Author Amy Silverstein has had a heart transplant—twice. Now she’s dying of cancer. Those facts are related, as she explains in this essay. The procedure that saved her is now killing her:
I gave my all to sustaining my donor hearts despite daunting odds, and the hearts rewarded me with extraordinary years. I have been so lucky.
But now I lower my chin and whisper the words malignant … metastatic … lungs … terminal. It is the end of the road for my heart and me — not because we didn’t achieve and maintain sparkling cardiac health. But because the sorry state of transplant medicine took us down.
Organ transplantation is mired in stagnant science and antiquated, imprecise medicine that fails patients and organ donors. And I understand the irony of an incredibly successful and fortunate two-time heart transplant recipient making this case, but my longevity also provides me with a unique vantage point. Standing on the edge of death now, I feel compelled to use my experience in the transplant trenches to illuminate and challenge the status quo.

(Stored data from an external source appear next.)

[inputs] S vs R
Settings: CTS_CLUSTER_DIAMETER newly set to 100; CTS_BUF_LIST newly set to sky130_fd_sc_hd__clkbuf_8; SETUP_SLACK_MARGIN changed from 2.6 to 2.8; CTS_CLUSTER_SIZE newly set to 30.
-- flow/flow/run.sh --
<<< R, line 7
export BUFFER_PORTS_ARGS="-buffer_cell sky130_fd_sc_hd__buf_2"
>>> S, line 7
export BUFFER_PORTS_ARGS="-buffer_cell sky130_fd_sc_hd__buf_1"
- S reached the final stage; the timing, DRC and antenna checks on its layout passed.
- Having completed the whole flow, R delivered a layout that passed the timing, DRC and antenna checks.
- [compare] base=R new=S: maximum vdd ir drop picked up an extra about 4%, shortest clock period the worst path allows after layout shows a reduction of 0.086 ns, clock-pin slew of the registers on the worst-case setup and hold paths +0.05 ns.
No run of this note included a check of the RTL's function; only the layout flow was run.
From an optimization exercise on the open Yosys and OpenROAD flow, aimed at small area; shortcuts taken in it are not production practice.
The RTL was checked by simulation tests, not by an equivalence proof against the original design.
Power and IR drop assume default switching activity.

AL:
==> flow/design.v <==
package core_pkg;
    localparam int XLEN       = 32;
    localparam int NUM_REGS   = 16;
    localparam int REG_AW     = 4;
    localparam int DMEM_WORDS = 16;
    localparam int DMEM_AW    = 4;
    localparam int COND_MSB     = 31;
    localparam int COND_LSB     = 28;
    localparam int TYPE_MSB     = 27;
    localparam int TYPE_LSB     = 26;
    localparam int IMM_FLAG_BIT = 25;
    localparam int OPC_MSB      = 24;
    localparam int OPC_LSB      = 21;
    localparam int LOAD_BIT     = 20;
    localparam int RN_LSB       = 16;
    localparam int RD_LSB       = 12;
    localparam int RM_LSB       = 0;
    localparam int IMM8_WIDTH   = 8;
    localparam int OFFSET_WIDTH = 24;    
    localparam logic [1:0] TYPE_DATA       = 2'b00;
    localparam logic [1:0] TYPE_LOAD_STORE = 2'b01;
    localparam logic [1:0] TYPE_BRANCH     = 2'b10;
    localparam logic [3:0] OPC_AND  = 4'b0000;
    localparam logic [3:0] OPC_ANDS = 4'b0001;
    localparam logic [3:0] OPC_SUB  = 4'b0010;
    localparam logic [3:0] OPC_SUBS = 4'b0011;
    localparam logic [3:0] OPC_ADD  = 4'b0100;
    localparam logic [3:0] OPC_LSL  = 4'b1101;
    localparam logic [1:0] STATUS_UPDATE = 2'b11;    
    localparam logic [3:0] COND_NE = 4'b0001;
    localparam logic [3:0] COND_LE = 4'b1101;    
    localparam logic [3:0] COND_AL = 4'b1110;
    typedef enum logic [1:0] {
        ALU_AND = 2'b00,
        ALU_ADD = 2'b01,
        ALU_SUB = 2'b10,
        ALU_LSL = 2'b11
    } alu_op_t;
endpackage
`timescale 1ns/1ps
import core_pkg::*;
module reg_file (
    input  logic              clk,
    input  logic              rst_n,
    input  logic              rd_en_a,      
    input  logic [REG_AW-1:0] rd_addr_a,
    input  logic [REG_AW-1:0] rd_addr_b,
    input  logic              wr_enable,
    input  logic [REG_AW-1:0] wr_addr,
    input  logic [XLEN-1:0]   wr_data,      
    output logic [XLEN-1:0]   rd_data_a,
    output logic [XLEN-1:0]   rd_data_b
);
    logic [XLEN-1:0] regs [NUM_REGS];
    for (genvar i = 0; i < NUM_REGS; i++) begin : g_row
        always_ff @(posedge clk) begin
            if (!rst_n || (wr_enable && wr_addr == REG_AW'(i)))
                regs[i] <= wr_data;
        end
    end
    always_comb begin
        rd_data_a = '0;
        rd_data_b = '0;
        for (int i = 0; i < NUM_REGS; i++) begin
            rd_data_a = rd_data_a | (regs[i] & {XLEN{rd_en_a && rd_addr_a == REG_AW'(i)}});
            rd_data_b = rd_data_b | (regs[i] & {XLEN{rd_addr_b == REG_AW'(i)}});
        end
    end
endmodule
`timescale 1ns/1ps
import core_pkg::*;
module memory_stage (
    input  logic               clk,
    input  logic               rst_n,
    input  logic               wr_enable,
    input  logic [DMEM_AW-1:0] wr_addr,
    input  logic [XLEN-1:0]    wr_data,     
    input  logic [DMEM_AW+1:0] rd_addr,     
    output logic [7:0]         rd_byte
);
    logic [XLEN-1:0] dmem [DMEM_WORDS];
    for (genvar i = 0; i < DMEM_WORDS; i++) begin : g_word
        always_ff @(posedge clk) begin
            if (!rst_n || (wr_enable && wr_addr == DMEM_AW'(i)))
                dmem[i] <= wr_data;
        end
    end
    always_comb begin
        rd_byte = '0;
        for (int i = 0; i < DMEM_WORDS; i++) begin
            for (int j = 0; j < 4; j++) begin
                rd_byte = rd_byte | (dmem[i][8*j +: 8] & {8{rd_addr == (DMEM_AW+2)'(4*i + j)}});
            end
        end
    end
endmodule
`timescale 1ns/1ps
import core_pkg::*;
module core_top (
    input  logic                    clk,
    input  logic                    rst_n,
    input  logic                    instr_valid,
    input  logic [XLEN-1:0]         instruction,
    output logic                    wb_valid,
    output logic [REG_AW-1:0]       wb_reg,
    output logic [XLEN-1:0]         wb_data,
    output logic                    branch_taken,
    output logic [OFFSET_WIDTH-1:0] branch_offset,
    output logic                    flag_n,
    output logic                    flag_z
);
    logic [1:0]        op_type;
    logic [3:0]        opcode;
    logic [3:0]        cond;
    logic [REG_AW-1:0] f_rn, f_rd, f_rm;
    logic [7:0]        f_imm;
    logic              live, is_dp, is_ls, is_br;
    logic              n_wr, n_ld, n_st, n_s;
    logic [1:0]        n_br;
    assign op_type = instruction[TYPE_MSB:TYPE_LSB];
    assign opcode  = instruction[OPC_MSB:OPC_LSB];
    assign cond    = instruction[COND_MSB:COND_LSB];
    assign f_rn    = instruction[RN_LSB +: REG_AW];
    assign f_rd    = instruction[RD_LSB +: REG_AW];
    assign f_rm    = instruction[RM_LSB +: REG_AW];
    assign f_imm   = instruction[IMM8_WIDTH-1:0];
    assign live    = instr_valid && (instruction != '0);
    assign is_dp   = op_type == TYPE_DATA;
    assign is_ls   = op_type == TYPE_LOAD_STORE;
    assign is_br   = op_type == TYPE_BRANCH;
    always_comb begin
        n_wr = live && (is_dp || (is_ls && instruction[LOAD_BIT]));
        n_ld = live && is_ls &&  instruction[LOAD_BIT];
        n_st = live && is_ls && !instruction[LOAD_BIT];
        n_s  = live && is_dp && (opcode == OPC_ANDS || opcode == OPC_SUBS);
        n_br = 2'b00;
        if (live && is_br) begin
            case (cond)
                COND_NE: n_br = 2'b01;
                COND_LE: n_br = 2'b10;
                COND_AL: n_br = 2'b11;
                default: n_br = 2'b00;
            endcase
        end
    end
    logic [XLEN-1:0]    port_a, port_b, op2;
    logic [DMEM_AW+1:0] ls_addr;    
    logic               n_st_f, use_imm, n_and, n_sub;
    logic              e_wr, e_st;
    logic [REG_AW-1:0] e_rd;        
    logic [XLEN-1:0]   e_data;      
    logic [XLEN-1:0]   e_wdata;
    assign e_wdata = e_data & {XLEN{rst_n}};
    assign n_st_f  = is_ls && !instruction[LOAD_BIT];
    reg_file reg_file_i (
        .clk       (clk),
        .rst_n     (rst_n),
        .rd_en_a   (!is_br),
        .rd_addr_a (n_st_f ? f_rd : f_rn),
        .rd_addr_b (n_st_f ? f_rn : f_rm),
        .wr_enable (e_wr),
        .wr_addr   (e_rd),
        .wr_data   (e_wdata),
        .rd_data_a (port_a),
        .rd_data_b (port_b)
    );
    assign ls_addr = (n_st_f ? port_b[DMEM_AW+1:0] : port_a[DMEM_AW+1:0]) + f_imm[DMEM_AW+1:0];
    assign use_imm = is_br || (is_dp && instruction[IMM_FLAG_BIT]);
    assign op2     = use_imm ? (is_br ? {{(XLEN-OFFSET_WIDTH){1'b0}}, instruction[OFFSET_WIDTH-1:0]}
                                      : {{(XLEN-IMM8_WIDTH){1'b0}}, f_imm})
                             : port_b;
    assign n_and   = is_dp && (opcode == OPC_AND || opcode == OPC_ANDS);
    assign n_sub   = is_dp && (opcode == OPC_SUB || opcode == OPC_SUBS);
    logic              i_wr, i_ld, i_st, i_s, i_lsl, i_cin;
    logic [1:0]        i_br;
    logic [REG_AW-1:0] i_rd;        
    logic [XLEN-1:0]   i_a;         
    logic [XLEN-1:0]   i_b;
    always_ff @(posedge clk) begin
        if (!rst_n) begin
            i_wr <= 1'b0;
            i_ld <= 1'b0;
            i_st <= 1'b0;
            i_s  <= 1'b0;
            i_br <= 2'b00;
        end else begin
            i_wr <= n_wr;
            i_ld <= n_ld;
            i_st <= n_st;
            i_s  <= n_s;
            i_br <= n_br;
        end
    end
    always_ff @(posedge clk) begin
        i_lsl <= is_dp && opcode == OPC_LSL;
        i_cin <= n_sub;
        i_rd  <= n_st_f ? ls_addr[DMEM_AW+1:2] : f_rd;
        if (n_and)
            i_a <= port_a & op2;
        else if (is_ls && instruction[LOAD_BIT])
            i_a <= {port_a[XLEN-1:DMEM_AW+2], ls_addr};
        else
            i_a <= port_a;
        if (n_and || n_st_f)
            i_b <= '0;
        else
            i_b <= op2 ^ {XLEN{n_sub}};
    end
    logic [XLEN-1:0] alu, sum;
    logic            cond_pass;
    logic [7:0]      ld_byte;
    assign sum = i_a + i_b + XLEN'(i_cin);
    assign alu = i_lsl ? (i_a << i_b[4:0]) : sum;
    always_comb begin
        case (i_br)
            2'b01:   cond_pass = !flag_z;
            2'b10:   cond_pass = flag_z || flag_n;
            2'b11:   cond_pass = 1'b1;
            default: cond_pass = 1'b0;
        endcase
    end
    memory_stage memory_stage_i (
        .clk       (clk),
        .rst_n     (rst_n),
        .wr_enable (e_st),
        .wr_addr   (e_rd),
        .wr_data   (e_wdata),
        .rd_addr   (i_a[DMEM_AW+1:0]),
        .rd_byte   (ld_byte)
    );
    always_ff @(posedge clk) begin
        if (!rst_n) begin
            e_wr         <= 1'b0;
            e_st         <= 1'b0;
            branch_taken <= 1'b0;
            flag_n       <= 1'b0;
            flag_z       <= 1'b0;
        end else begin
            e_wr         <= i_wr;
            e_st         <= i_st;
            branch_taken <= cond_pass;
            if (i_s) begin
                flag_n <= alu[XLEN-1];
                flag_z <= (alu == '0);
            end
        end
    end
    always_ff @(posedge clk) begin
        e_rd <= i_rd;
        e_data <= i_ld ? {{(XLEN-8){1'b0}}, ld_byte} : alu;
    end
    assign branch_offset = e_data[OFFSET_WIDTH-1:0];
    always_ff @(posedge clk) begin
        if (!rst_n) wb_valid <= 1'b0;
        else        wb_valid <= e_wr;
    end
    always_ff @(posedge clk) begin
        wb_reg  <= e_rd;
        wb_data <= e_data;
    end
endmodule
Settings: LEC_CHECK=0, CAP_MARGIN=20, CORE_MARGIN=2, CORE_UTILIZATION=30, SLEW_MARGIN=20; clock period 5.5 ns.
standard.sh (not shown) runs the stock make flow with config.mk's settings and CLKGATE_MAP_FILE= SYNTH_SCRIPT=/design/flow/synth_recipe.tcl, a recipe that flattens the netlist after the stock synthesis.
==> flow/flow/run.sh <==
#!/bin/bash
# Own layout flow: the standard ORFS flow with
#  - the standard synthesis script, except that ABC maps for area
#    (flow/abc_area.script) and adders use Yosys's default carry lookahead
#    instead of the Kogge-Stone map; flip-flops are mapped exactly as in the
#    standard synthesis (dfflibmap runs before ABC and ABC never sees them);
#  - smaller port buffers and a clock tree without dummy loads.
# Every tool's output goes to a log file in this folder (and ORFS's own logs
# under orfs/logs).
set -euo pipefail
W=$PWD
F=$W/flow

# Synthesis script: synth_recipe.tcl with ABC and synth wrapped.
{
  cat <<TCL
proc abc {args} {
  set i [lsearch -exact \$args -script]
  if {\$i >= 0} { set args [lreplace \$args [expr {\$i+1}] [expr {\$i+1}] $F/abc_area.script] }
  puts "own flow abc: \$args"
  yosys abc {*}\$args
}
proc synth {args} {
  set i [lsearch -glob \$args *lcu_kogge_stone.v]
  if {\$i > 0} { set args [lreplace \$args [expr {\$i-1}] \$i] }
  puts "own flow synth: \$args"
  yosys synth -nofsm -noshare {*}\$args
}
TCL
  tail -n +2 $W/synth_recipe.tcl
} > $W/own_synth.tcl

CTS="-sink_clustering_enable -repair_clock_nets -dont_use_dummy_load"
if [[ -f $F/cts_args ]]; then CTS=$(cat $F/cts_args); fi
EXTRA=()
if [[ -f $F/extra_vars ]]; then mapfile -t EXTRA < $F/extra_vars; fi

make -C "$FLOW_HOME" DESIGN_CONFIG=$W/config.mk WORK_HOME=$W/orfs CLKGATE_MAP_FILE= \
  SYNTH_SCRIPT=$W/own_synth.tcl \
  "BUFFER_PORTS_ARGS=-buffer_cell sky130_fd_sc_hd__buf_1" \
  "CTS_ARGS=$CTS" "${EXTRA[@]}" \
  finish > $W/make_finish.log 2>&1

R=$W/orfs/results/$FLOW_PLATFORM/core_top/base
: # left out here: write the final layout as DEF
==> flow/flow/abc_area.script <==
&get -n
&st
&dch
&nf -a
&st
&syn2
&dch
&nf -a
&st
&dch -f
&nf -a
&put
topo
dnsize -c
==> flow/flow/cts_args <==
-sink_clustering_enable -repair_clock_nets -dont_use_dummy_load -sink_clustering_size 22 -sink_clustering_max_diameter 100 -buf_list sky130_fd_sc_hd__clkbuf_16
AL went all the way through the flow, and no timing, DRC or antenna check failed.
Setup changes, AL to PW
- CAP_MARGIN changed from 20 to 5
- SLEW_MARGIN changed from 20 to 5
==> notes.md <==
PW: done, clean on timing, DRC and antenna
PW against AL: total stage count of the critical path saw little to no change, clock-buffer cell count saw little to no change, number of buffers created by CTS saw little to no change, final number of hold-violating endpoints saw little to no change.
Global-route usage came out exactly the same in AL and PW.
There was hardly any difference in fraction of registers with async set/reset between PW and AL.
Overall power: AL vs PW identical

[what the ideal ports hide]
No port has a modelled driver above. Below, the same layouts with a new extraction and two added sets of constraints.
Step 1, drivers: a clkbuf_16 drives clk and a buf_2 each remaining input, both assumed.
Step 2 times the ports against the registers' clock, not the clock port: input delays grow and output delays shrink by t, the midpoint of the rising clock arrivals with the driver on.
Slacks: ideal / step 1 / step 2; pairs: ideal / step 1.
| run | t, ns | setup WS [ns] | hold slack, ns |
|---|---|---|---|
| AL | 0.727 | 0.262 / 0.262 / -0.210 | 0.292 / 0.292 / 0.292 |
| PW | 0.727 | 0.262 / 0.262 / -0.210 | 0.292 / 0.292 / 0.292 |
With both steps, setup timing fails in AL and PW, where it was met with ideal ports.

Over the last almost four decades a toxic triad of immunosuppressive medicines — calcineurin inhibitors, antimetabolites, steroids — has remained essentially the same with limited exceptions. These transplant drugs (which must be taken once or twice daily for life, since rejection is an ongoing risk and the immune system will always regard a donor organ as a foreign invader) cause secondary diseases and dangerous conditions, including diabetes, uncontrollable high blood pressure, kidney damage and failure, serious infections and cancers. The negative impact on recipients is not offset by effectiveness: the current transplant medicine regimen does not work well over time to protect donor organs from immune attack and destruction.